La menace demeure, mais elle est plus lointaine
Première observation : la réalité du réchauffement climatique continue à ne pas faire de doute pour l’écrasante majorité des personnes interrogées. L’incroyance climatique progresse, cependant. En 2007, 2% de l’échantillon déclarait ne pas croire au réchauffement climatique. Ils sont 7% en mars 2010. En fait, l’évolution la plus marquante entre 2007 et 2010 concerne la perception des effets du réchauffement sur la vie quotidienne. Pour une proportion croissante de Français, l’impact est réel, mais il s’éloigne dans le temps. Ainsi, en 2007, 73% d’entre eux pensaient que le réchauffement climatique avait déjà des conséquences visibles aujourd’hui (fonte des glaces, hausse des températures, hausse du niveau de la mer, ….). Ils ne sont plus que 60% en 2010, soit une baisse de 13 points en seulement deux ans ! Ils sont désormais plus nombreux à penser que le réchauffement aura des conséquences « dans les 50 prochaines années » (+3 points), « dans les 100 prochaines années » (+3) ou « dans beaucoup plus longtemps » (+3). Il y a donc bien ce que l’on pourrait désigner comme un relâchement de la tension qui pèse sur l’environnement. A souligner : cette prise de distance est plus marquée chez les hommes et chez les plus seniors.

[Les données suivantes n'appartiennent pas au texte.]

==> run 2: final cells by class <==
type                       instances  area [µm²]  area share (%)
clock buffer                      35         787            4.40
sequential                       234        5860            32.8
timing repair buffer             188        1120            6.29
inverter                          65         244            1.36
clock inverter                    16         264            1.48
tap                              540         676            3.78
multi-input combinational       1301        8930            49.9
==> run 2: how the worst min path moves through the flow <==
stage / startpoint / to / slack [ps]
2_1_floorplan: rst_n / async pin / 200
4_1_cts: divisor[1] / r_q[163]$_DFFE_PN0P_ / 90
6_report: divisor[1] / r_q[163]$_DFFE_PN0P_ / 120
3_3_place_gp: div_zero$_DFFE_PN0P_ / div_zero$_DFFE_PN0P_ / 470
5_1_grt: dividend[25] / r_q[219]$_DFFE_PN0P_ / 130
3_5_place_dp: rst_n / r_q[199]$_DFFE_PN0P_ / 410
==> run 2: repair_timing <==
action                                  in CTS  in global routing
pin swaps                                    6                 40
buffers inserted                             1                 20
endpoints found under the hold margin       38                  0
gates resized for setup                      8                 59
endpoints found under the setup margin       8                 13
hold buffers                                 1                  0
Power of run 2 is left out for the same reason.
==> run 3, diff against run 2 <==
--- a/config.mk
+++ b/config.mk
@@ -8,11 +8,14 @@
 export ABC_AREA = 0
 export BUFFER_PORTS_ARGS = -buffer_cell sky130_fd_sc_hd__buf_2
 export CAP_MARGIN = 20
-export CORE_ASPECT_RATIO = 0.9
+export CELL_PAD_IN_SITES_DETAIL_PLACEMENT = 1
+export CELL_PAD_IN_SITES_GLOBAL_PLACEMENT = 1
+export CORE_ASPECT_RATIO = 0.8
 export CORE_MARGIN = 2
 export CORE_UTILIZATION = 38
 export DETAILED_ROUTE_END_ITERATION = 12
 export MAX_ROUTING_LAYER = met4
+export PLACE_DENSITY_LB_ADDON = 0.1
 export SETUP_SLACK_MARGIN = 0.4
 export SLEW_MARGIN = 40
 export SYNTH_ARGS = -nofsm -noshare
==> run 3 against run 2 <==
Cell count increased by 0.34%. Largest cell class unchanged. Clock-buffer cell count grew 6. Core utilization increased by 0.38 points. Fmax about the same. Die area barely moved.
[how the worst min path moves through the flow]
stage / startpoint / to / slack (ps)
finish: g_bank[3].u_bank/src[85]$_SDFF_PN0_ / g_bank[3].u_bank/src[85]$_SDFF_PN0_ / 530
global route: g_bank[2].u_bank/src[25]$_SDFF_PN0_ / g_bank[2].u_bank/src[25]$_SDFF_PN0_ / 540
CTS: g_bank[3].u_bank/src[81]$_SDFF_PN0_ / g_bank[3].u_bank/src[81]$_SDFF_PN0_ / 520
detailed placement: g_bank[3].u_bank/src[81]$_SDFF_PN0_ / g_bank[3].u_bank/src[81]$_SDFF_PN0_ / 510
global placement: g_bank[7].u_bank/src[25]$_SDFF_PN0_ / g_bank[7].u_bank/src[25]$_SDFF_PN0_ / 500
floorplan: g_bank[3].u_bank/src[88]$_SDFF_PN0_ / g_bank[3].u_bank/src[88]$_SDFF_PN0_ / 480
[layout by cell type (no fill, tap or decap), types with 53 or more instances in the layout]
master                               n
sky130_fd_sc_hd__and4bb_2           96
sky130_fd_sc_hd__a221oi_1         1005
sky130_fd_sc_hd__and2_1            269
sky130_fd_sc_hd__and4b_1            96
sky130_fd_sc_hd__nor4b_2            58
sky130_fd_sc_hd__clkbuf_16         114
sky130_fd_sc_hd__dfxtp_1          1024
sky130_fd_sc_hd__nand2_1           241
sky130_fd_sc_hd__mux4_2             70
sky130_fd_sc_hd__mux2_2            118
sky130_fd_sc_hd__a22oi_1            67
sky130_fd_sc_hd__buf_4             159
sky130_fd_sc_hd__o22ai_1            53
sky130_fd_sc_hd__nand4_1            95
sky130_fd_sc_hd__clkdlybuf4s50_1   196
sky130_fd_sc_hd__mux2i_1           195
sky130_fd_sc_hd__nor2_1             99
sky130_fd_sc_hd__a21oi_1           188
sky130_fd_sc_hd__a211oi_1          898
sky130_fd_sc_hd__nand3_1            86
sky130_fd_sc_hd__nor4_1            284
File: src/rtl/seq4_pkg.sv
package seq4_pkg;
  typedef enum logic [2:0] {
    ST_IDLE    = 3'd0,
    ST_FIRST_H = 3'd1,
    ST_FIRST_L = 3'd2,
    ST_SECOND  = 3'd3,
    ST_ACKED   = 3'd4,
    ST_RELEASE = 3'd5
  } seq_state_t;
endpackage

File: src/rtl/seq4_rst_sync.sv
module seq4_rst_sync #(
  parameter int STAGES = 2
) (
  input  logic clk,
  input  logic rst_n,
  output logic rst_sync_n
);
  logic [STAGES-1:0] chain_q;

  always_ff @(posedge clk or negedge rst_n) begin
    if (!rst_n) chain_q <= '0;
    else        chain_q <= {chain_q[STAGES-2:0], 1'b1};
  end

  assign rst_sync_n = chain_q[STAGES-1];
endmodule

File: src/rtl/seq4_in_sync.sv
module seq4_in_sync #(
  parameter int WIDTH  = 3,
  parameter int STAGES = 2
) (
  input  logic             clk,
  input  logic             rst_n,
  input  logic [WIDTH-1:0] din,
  output logic [WIDTH-1:0] dout
);
  generate
    if (STAGES == 0) begin : g_bypass
      assign dout = din;
    end else begin : g_chain
      logic [WIDTH-1:0] stage_q [STAGES];
      for (genvar s = 0; s < STAGES; s++) begin : g_stage
        if (s == 0) begin : g_first
          always_ff @(posedge clk or negedge rst_n) begin
            if (!rst_n) stage_q[s] <= '0;
            else        stage_q[s] <= din;
          end
        end else begin : g_next
          always_ff @(posedge clk or negedge rst_n) begin
            if (!rst_n) stage_q[s] <= '0;
            else        stage_q[s] <= stage_q[s-1];
          end
        end
      end
      assign dout = stage_q[STAGES-1];
    end
  endgenerate
endmodule

File: src/rtl/seq4_fsm.sv
module seq4_fsm
  import seq4_pkg::*;
(
  input  logic clk,
  input  logic rst_n,
  input  logic act_req_s,
  input  logic first_ack_s,
  input  logic second_ack_s,
  output logic act_ack_q,
  output logic first_req_q,
  output logic second_req_q
);
  seq_state_t state_q, state_d;
  logic       step_en;

  always_comb begin
    state_d = state_q;
    unique case (state_q)
      ST_IDLE:    if (act_req_s)     state_d = ST_FIRST_H;
      ST_FIRST_H: if (first_ack_s)   state_d = ST_FIRST_L;
      ST_FIRST_L: if (!first_ack_s)  state_d = ST_SECOND;
      ST_SECOND:  if (second_ack_s)  state_d = ST_ACKED;
      ST_ACKED:   if (!act_req_s)    state_d = ST_RELEASE;
      ST_RELEASE: if (!second_ack_s) state_d = ST_IDLE;
      default:                       state_d = ST_IDLE;
    endcase
  end

  assign step_en = (state_d != state_q);

  always_ff @(posedge clk or negedge rst_n) begin
    if (!rst_n) begin
      state_q      <= ST_IDLE;
      first_req_q  <= 1'b0;
      second_req_q <= 1'b0;
      act_ack_q    <= 1'b0;
    end else if (step_en) begin
      state_q      <= state_d;
      first_req_q  <= (state_d == ST_FIRST_H);
      second_req_q <= (state_d == ST_SECOND) || (state_d == ST_ACKED);
      act_ack_q    <= (state_d == ST_ACKED) || (state_d == ST_RELEASE);
    end
  end

  a_r2_first_rise: assert property (@(posedge clk) disable iff (!rst_n)
    $rose(first_req_q) |-> $past(act_req_s) && !$past(act_ack_q));
  a_r3_first_fall: assert property (@(posedge clk) disable iff (!rst_n)
    $fell(first_req_q) |-> $past(first_ack_s));
  a_r4_second_rise: assert property (@(posedge clk) disable iff (!rst_n)
    $rose(second_req_q) |-> !$past(first_ack_s) && !first_req_q);
  a_r5_ack_rise: assert property (@(posedge clk) disable iff (!rst_n)
    $rose(act_ack_q) |-> $past(second_ack_s) && second_req_q);
  a_r6_second_fall: assert property (@(posedge clk) disable iff (!rst_n)
    $fell(second_req_q) |-> !$past(act_req_s) && act_ack_q);
  a_r7_ack_fall: assert property (@(posedge clk) disable iff (!rst_n)
    $fell(act_ack_q) |-> !$past(second_ack_s) && !second_req_q);
  a_r8_one_change: assert property (@(posedge clk) disable iff (!rst_n)
    $countones({!$stable(act_ack_q), !$stable(first_req_q),
                !$stable(second_req_q)}) <= 1);
  a_r9_req_excl: assert property (@(posedge clk) disable iff (!rst_n)
    !(first_req_q && second_req_q));
endmodule

File: src/rtl/seq4_hs_sequencer.sv
module seq4_hs_sequencer #(
  parameter int RST_STAGES  = 2,
  parameter int SYNC_STAGES = 2
) (
  input  logic clk,
  input  logic rst_n,
  input  logic act_req,
  output logic act_ack,
  output logic first_req,
  input  logic first_ack,
  output logic second_req,
  input  logic second_ack
);
  localparam int NUM_IN = 3;

  logic              rst_int_n;
  logic [NUM_IN-1:0] raw_in, sync_in;

  seq4_rst_sync #(.STAGES(RST_STAGES)) u_rst (
    .clk        (clk),
    .rst_n      (rst_n),
    .rst_sync_n (rst_int_n)
  );

  assign raw_in = {second_ack, first_ack, act_req};

  seq4_in_sync #(.WIDTH(NUM_IN), .STAGES(SYNC_STAGES)) u_sync (
    .clk   (clk),
    .rst_n (rst_int_n),
    .din   (raw_in),
    .dout  (sync_in)
  );

  seq4_fsm u_fsm (
    .clk          (clk),
    .rst_n        (rst_int_n),
    .act_req_s    (sync_in[0]),
    .first_ack_s  (sync_in[1]),
    .second_ack_s (sync_in[2]),
    .act_ack_q    (act_ack),
    .first_req_q  (first_req),
    .second_req_q (second_req)
  );

  a_r1_reset_low: assert property (@(posedge clk)
    !rst_n |-> !act_ack && !first_req && !second_req);
endmodule

File: config.mk
export PLATFORM = sky130hd
export DESIGN_NAME = seq4_hs_sequencer
export DESIGN_NICKNAME = d
export VERILOG_FILES = /design/src/rtl/seq4_pkg.sv /design/src/rtl/seq4_rst_sync.sv /design/src/rtl/seq4_in_sync.sv /design/src/rtl/seq4_fsm.sv /design/src/rtl/seq4_hs_sequencer.sv
export SDC_FILE = /design/constraint.sdc
export NUM_CORES = 1
export LEC_CHECK = 0
export BUFFER_PORTS_ARGS = -buffer_cell sky130_fd_sc_hd__buf_2
export CORE_MARGIN = 2
export CORE_UTILIZATION = 35
export CTS_CLUSTER_DIAMETER = 30
export DETAILED_ROUTE_END_ITERATION = 6
export SYNTH_ARGS = -nofsm -noshare
export SYNTH_HDL_FRONTEND = slang
export SYNTH_HIERARCHICAL = 1
export SYNTH_SLANG_ARGS = --single-unit
File: constraint.sdc
create_clock -name clk -period 1.6 [get_ports clk]
set_clock_uncertainty 0.15 [all_clocks]
set_input_delay 0.24 -clock clk [delete_from_list [all_inputs] [get_ports clk]]
set_output_delay 0.24 -clock clk [all_outputs]
set_load 0.02 [all_outputs]
* Yosys cells after proc, flatten, opt, wreduce, memory -nomap -nowiden
Index checks and enable logic that the tools add are counted.
Storage, ports and cells: bits of input ports 5, word-level logic and storage cells 27, flip-flop bits (word level) 14, output and inout bits 3
Operators by class: muxes and demuxes 7, eq/ne operators 10, reduce and logical (&&, ||, !) cells 3
Operators by type and width (count):
- 3-bit two-way mux | 6
- 3-bit one-hot mux with 6 select lines | 1
- 3-bit equality test (second input constant) | 4
- 3-bit by 2-bit equality test with 1-bit output (second input constant) | 3
- 3-bit by 1-bit equality test with 1-bit output (second input constant) | 2
- 3-bit logical NOT | 1
- 3-bit != test | 1
- 1-bit logical OR | 2

* Logic depth before layout (Yosys ltp)
depth after elaboration 4, mapped depth 6

* Modules after synthesis
Netlist, hierarchy kept.
By module, submodules not included:
- seq4_fsm | seq. area each 150.1 um^2, times used 1, area each 344.1 um^2, cells an instance 33
- seq4_in_sync | seq. area each 150.1 um^2, times used 1, area each 172.7 um^2, cells an instance 9
- seq4_rst_sync | seq. area each 50.0 um^2, times used 1, area each 53.8 um^2, cells an instance 3

* Worst setup path after synthesis
Ideal clock, no wire load.
path type flip-flop to flip-flop, from reg u_sync.g_chain.stage_q, in the netlist u_sync/dout[1], to reg u_fsm.second_req_q, arrival 1.558 ns, data required time 1.325 ns, clock period less this slack 1.833 ns, cell stages (with the launch flop) 7, path buffers 1, slack -0.233 ns, path through dfrtp_1 buf_4 nor2b_2 o32ai_1 a221o_1 mux2_4 mux2_2
Between the ends: word-level cells in the longest chain between the ends 4
Ends and longest elaborated chain:
- from (decl) | line seq4_in_sync.sv:14 | logic [WIDTH-1:0] stage_q [STAGES];
- from (signal, indexed assignment) | line seq4_in_sync.sv:24 | else stage_q[s] <= stage_q[s-1];
- 3-bit two-way mux, on equally long branches | line seq4_fsm.sv:21, seq4_fsm.sv:20
- 3-bit one-hot mux with 6 select lines * | line seq4_fsm.sv:18 | unique case (state_q)
- 3-bit by 2-bit equality test with 1-bit output / 3-bit equality test (equally long branches) | line seq4_fsm.sv:40 | second_req_q <= (state_d == ST_SECOND) || (state_d == ST_ACKED);
- 1-bit logical OR | line seq4_fsm.sv:40
- to (signal assigned) | line seq4_fsm.sv:40
- to (decl) | line seq4_fsm.sv:11 | output logic second_req_q
Every way passes the cells marked *; elsewhere a longest branch is shown, timed or not. A chain may end at the register's enable or synchronous reset.

* Worst setup path in the final report
from reg u_fsm.state_q[2], to reg u_fsm.second_req_q
Between the ends: word-level cells in the longest chain between the ends 4
Ends and longest elaborated chain:
- from (decl) | line seq4_fsm.sv:13 | seq_state_t state_q, state_d;
- from (signal assigned) | line seq4_fsm.sv:38 | state_q <= state_d;
- 3-bit equality test, or another cell as far along | line seq4_fsm.sv:18
- 3-bit one-hot mux with 6 select lines | line seq4_fsm.sv:18
- 3-bit by 2-bit equality test with 1-bit output / 3-bit equality test (equally long branches) | line seq4_fsm.sv:40
- 1-bit logical OR | line seq4_fsm.sv:40
Parallel ways exist; a longest one is shown, timed or not.

==> impl_metrics.tcl <==
set metrics [dict create \
    status "complete, but fails checks" \
    violations "negative setup slack" \
    drc 0 \
    place_hpwl_um 769 \
    first_pass_iters 4 \
    fp.coreArea_um2 1520 \
    htreeDepth 1 \
    async_flop_share_pct 100 \
    finalSetupViolCount 3 \
    drtIter0Drc 7 \
    cts_inserted_buffers 3 \
    avgViaCountPerCell 4.99 \
    grt_pass1_vias 456 \
    finalHoldViolations 0 \
    place_ws_ns -0.235 \
    initial_core_util_pct 37.4 \
    synth-seq-cells 14 \
    synth.area.top_cells "dfrtp_1 61%, buf_4 5.3%, mux2_2 3.9%, mux2_4 2.6%, nand2b_1 2.2%" \
    ant_nets 0 \
    slew_violations 0 \
    synth_area_per_cell_um2 12.7 \
    ys_seq_area_share_pct 61.4 \
    cts_sinks 14 \
    cts_buffer_depth 2 \
    p_per_area_nw_per_um2 1830 \
    wl_um 1080 \
    maxCapViolCount 0 \
    hp-class "reg2async" \
    row_count 14 \
    grt_pass1_wl_um 1860 \
    drive_gt1_share_pct 47.8 \
    cts_root_buf "clkbuf_4" \
    path_cells "nand2b_4, nor3b_1, a221o_1, mux2_4, mux2_2" \
    yosys.area.top_type_share_pct 61.4 \
    synth_ff_type "dfrtp_1" \
    ios 8 \
    fmax_ghz 0.549 \
    synth_nets 50 \
    synthMostInstantiatedCell "dfrtp_1" \
    utilization_pct 52.1 \
    insertion_delay_ns 0.28 \
    path_clk_slew_ns 0.08 \
    ys_types 23 \
    path_max_fanout 5 \
    syn_area_um2 571 \
    required_ns 1.62 \
    worstSetupPathType "reg2reg" \
    vias 424 \
    crit_arrival_ns 1.84 \
    grt_max_degree 13 \
    routedWlPerCell_um 12.7 \
    post-route-period-util_pct 114 \
    die_y_um 44.4 \
    leakage_nw 0.389 \
    synth.largest_area_cell "dfrtp_1" \
    peakVddDrop_mv 0.957 \
    cpPeakStageDelay_ns 0.45 \
    worstSetupStartpointType "register" \
    setup_slack_ns -0.222 \
    grt.overflow.total 0 \
    num_antenna_cells 0 \
    yosysWarnings 6 \
    fp.dieW_um 44.4 \
    cp-end-kind "register" \
    grt_usage_pct 13.7 \
    cts_tree "done" \
    cpMaxStageDelayCell "dfrtp_2" \
    yosys-top-cells-count "14 x dfrtp_1, 4 x buf_4, 3 x inv_1" \
    globalplace.congestion 0.792 \
    dieArea_um2 1970 \
    syn_inst 45 \
    antenna_found_initial 0 \
    nNetsFinal 75 \
    synth-edff-count 0 \
    fin_crit_ns 1.82 \
    syn_to_final_growth_pct 39.3 \
    portBuffers 7 \
    rsz0062_at_grt "true" \
]
[area by class of cell]
cell class                      instances  area [um^2]
Clock buffer                            4         36.3
Tap cell                               16         20.0
Fill cell                             125          729
Sequential cell                        14          353
Inverter                                3         11.3
Multi-Input combinational cell         24          201
Timing Repair Buffer                   24          173
[flip-flops by register name, summed over array words and instances (netlist names)]
signal                  count
u_sync/dout                 3
u_fsm/act_ack_q             1
u_fsm/state_q               3
u_rst/chain_q               2
u_fsm/first_req_q           1
u_fsm/second_req_q          1
u_sync/g_chain.stage_q      3
[routing by layer]
layer	GRT usage (%)	part of all wire, %	vias up
li1	-	-	201
met4	10.9	0.56	0
met3	4.90	3.1	2
met1	14.9	45	212
met5	0	0	-
met2	21.5	51	9
[path summary, 6_finish.rpt]
check	from	endpoint	slack, ns	cells after the start
setup / recovery	u_fsm/state_q[2]	u_fsm/second_req_q	-0.22	5
hold / removal	u_rst/chain_q[1]	u_fsm/second_req_q	0.04	0
setup reg to reg	u_fsm/state_q[2]	u_fsm/second_req_q	-0.22	5
hold reg to reg	u_rst/chain_q[1]	u_fsm/second_req_q	0.04	0
max in group asynchronous	u_rst/chain_q[1]	u_fsm/state_q[2]	0.91	0
min in group clk	u_sync/g_chain.stage_q[4]	u_sync/dout[1]	0.20	0
[kinds of logic after synthesis]
group           after synthesis  share of synthesized area (%)
xor+xnor                      1                           1.54
other cells                   1                          0.657
simple gates                 10                           10.1
compound gates                9                           12.5
buf+inv                       7                           7.24
flops                        14                           61.4
mux                           3                           6.58
[report_power, final]
group	leakage, nW	internal [mW]	switching, mW
Clock	0.0210	0.138	0.113
Combinational	0.200	0.418	0.280
Sequential	0.168	0.433	0.0709
[stage by stage]
stage	TNS (ns)	cells	hold WS, ns	cell area, um^2	power, mW
global route	-0.528	85	0.0943	795	1.55
floorplan	-0.378	45	-0.206	589	0.895
CTS	-0.395	85	0.0705	793	1.46
detailed placement	-0.411	76	-0.123	701	1.16
finish	-0.388	85	0.0448	795	1.45
global placement	-0.395	76	-0.124	701	1.16
[timing repair]
item                                    in CTS  in global routing
gates resized for setup                      2                  1
pin swaps                                    1                  0
endpoints found under the hold margin        5                  0
setup buffers                                1                  0
endpoints found under the setup margin       3                  3
hold buffers                                 4                  0
[critical path: cells and delay by family, from the launching register on]
kind,cells,cell delay [ns]
AO/OA/AOI/OAI,1,0.29
flip-flops,1,0.45
multiplexers,2,0.55
AND/OR/NAND/NOR,2,0.28
[layout by cell type, fill, tap and decap left out]
master,n
nand2b_4,1
a32o_1,1
o22ai_2,1
nor2_1,2
dlygate4sd3_1,4
xor2_1,1
nand2_1,2
nand2b_1,1
mux2_4,2
dfrtp_1,12
o21ai_0,1
nor2b_4,1
a31oi_1,1
nor3b_1,1
or3_1,1
conb_1,1
a22o_1,1
clkbuf_4,3
o32ai_1,1
a221o_1,1
buf_4,13
dfrtp_2,2
a21oi_1,1
inv_1,3
mux2_2,1
o32a_2,1
clkbuf_8,1
nand3b_1,1
buf_2,7
Power figures use the tool's default switching activity.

L’information progresse, mais elle reste insuffisante
Dans le bilan qu’il faut dresser aujourd’hui, il y a également la question cruciale de l’information « verte ». Les Français se sentent-ils mieux informés qu’en 2007 sur l’impact des produits qu’ils consomment sur l’environnement (émissions de gaz à effet de serre lors du transport, quantité de déchets rejetés, capacité à être recyclé,…) ? Globalement, la réponse est oui. Certaines catégories enregistrent une hausse sensible. C’est le cas, par exemple, des produits technologiques. 44% se sentent « suffisamment informés » contre 36% en 2007. Idem pour les produits textiles où l’on note une augmentation de 9 points. Mais l’évolution n’est pas aussi forte pour les autres secteurs. Comme en 2007, il n’y a guère que dans le secteur automobile où les Français sont une majorité à se dire bien informés (56%). Encore faut-il souligner que ce chiffre ne progresse plus en 2010. Marque de désintérêt ? Impact du scepticisme naissant ? Pas vraiment, car le nombre de ceux qui déclarent ne pas être intéressés par ce type d’information ne progresse pas. Et la pression reste forte sur les entreprises. A la question de savoir si les entreprises aujourd’hui s’investissent suffisamment en faveur de l’environnement, le jugement est sans appel : seulement 11% des Français considèrent qu’elles font « juste comme il faut ». En revanche, 54% d’entre eux considèrent qu’elles ne font « plutôt pas assez » et 34% « vraiment pas assez ». Les écolo-sceptiques n’ont pas encore gagné leur combat…
*Groupe d'Experts Intergouvernemental sur l'Evolution du Climat.